Article

Public Health Implications of Cysticercosis Acquired in the United States

Department of Epidemiology, School of Public Health, University of California, Los Angeles, California 90095, USA.
Emerging Infectious Diseases (Impact Factor: 7.33). 01/2011; 17(1):1-6. DOI: 10.3201/eid1701.101210
Source: PubMed

ABSTRACT Cysticercosis has emerged as a cause of severe neurologic disease in the United States that primarily affects immigrants from Latin America. Moreover, the relevance of cysticercosis as a public health problem has been highlighted by local transmission. We searched the biomedical literature for reports documenting cases of cysticercosis acquired in the United States. A total of 78 cases, principally neurocysticercosis, were reported from 12 states during 1954-2005. A confirmed or presumptive source of infection was identified among household members or close personal contacts of 16 (21%) case-patients.
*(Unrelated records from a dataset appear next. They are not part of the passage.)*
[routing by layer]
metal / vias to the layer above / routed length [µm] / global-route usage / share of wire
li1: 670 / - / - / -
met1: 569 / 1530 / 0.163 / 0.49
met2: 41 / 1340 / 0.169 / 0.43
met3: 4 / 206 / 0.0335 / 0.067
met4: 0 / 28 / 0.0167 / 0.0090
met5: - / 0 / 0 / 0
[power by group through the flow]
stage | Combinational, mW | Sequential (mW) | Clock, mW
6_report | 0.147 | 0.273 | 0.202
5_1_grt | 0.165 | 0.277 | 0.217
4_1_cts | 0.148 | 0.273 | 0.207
==> design/flow/run.sh <==
#!/bin/bash
# OpenROAD 26Q1-2900-gdf79404cd8, Yosys 0.63+post, stock flow scripts
make -C /OpenROAD-flow-scripts/flow DESIGN_CONFIG=/design/flow/config.mk WORK_HOME=/design/flow/orfs finish
==> design/flow/config.mk <==
export PLATFORM = sky130hd
export DESIGN_NAME = memory_control
export DESIGN_NICKNAME = memory_control
export VERILOG_FILES = /design/flow/design.v
export SDC_FILE = /design/flow/constraint.sdc
export NUM_CORES = 4
export LEC_CHECK = 1
export CORE_UTILIZATION = 30
==> design/flow/constraint.sdc <==
current_design memory_control

set clk_period 2.6
set clk_io_pct 0.2

create_clock -name clk0 -period $clk_period [get_ports {clk_in}]

set non_clock_inputs [all_inputs -no_clocks]
set_input_delay [expr $clk_period * $clk_io_pct] -clock clk0 $non_clock_inputs
set_output_delay [expr $clk_period * $clk_io_pct] -clock clk0 [all_outputs]
## design/flow/design.v

```verilog
`timescale 1ns / 1ps
module Bird_Ctrl(
    input clk_ms, up_button,
    input [1:0] state,
    input [9:0] pip1_X,
    input [8:0] pip1_Y,
    output isDead,
    output reg [12:0] V_pos
    );
    parameter initialVelocity = 9;   
    parameter acceleration    = 1;    
    parameter H_pos       = 320;
    parameter slot_width  = 60;
    parameter slot_height = 100;
    parameter land_height = 100;
    parameter bird_Xwidth = 34;
    parameter bird_Ywidth = 24;
    reg [12:0] time_from = 0;        
    reg [5:0] velocity = 0;          
    reg velocityDire = 0;            
    reg [3:0] angle;
    reg [1:0] button_state = 2'b00;
    reg [8:0] V_pos_tmp = 0;
    assign isDead = state && (V_pos < land_height || H_pos - 2 > pip1_X - slot_width + 1 && H_pos - bird_Xwidth + 4 < pip1_X && (V_pos + bird_Ywidth - 2 > pip1_Y || V_pos + 2 < pip1_Y - slot_height));
    always @(posedge clk_ms) begin
        button_state[1] = button_state[0];
        button_state[0] = up_button;
        case(state)
            0: begin
                V_pos  = 240;
                velocity = 0;
                velocityDire = 0;
            end
            1: begin
                if(button_state == 2'b01) begin
                    velocity = initialVelocity;
                    velocityDire = 1;
                end
                if(velocity == 0 && velocityDire == 1)
                    velocityDire = 0;
                velocity = velocityDire ? velocity - acceleration : velocity + acceleration;
                V_pos_tmp = velocityDire ? V_pos + velocity : V_pos - velocity;
                V_pos = V_pos_tmp < land_height ? land_height - 1 : V_pos_tmp;
            end
            2: begin   
                velocity = velocityDire ? 0 : velocity + acceleration * 2;
                velocityDire = 0;
                V_pos_tmp = V_pos - velocity;
                V_pos = V_pos_tmp < land_height ? land_height - 1 : V_pos_tmp;
            end
            default: ;
        endcase
    end
endmodule
```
Several factors, including the severe, potentially fatal, nature of cysticercosis; its fecal-oral route of transmission; the considerable economic effect; the availability of a sensitive and specific serologic test for infection by adult Taenia solium tapeworms; and the demonstrated ability to find a probable source of infection among contacts, all provide a compelling rationale for implementation of public health control efforts.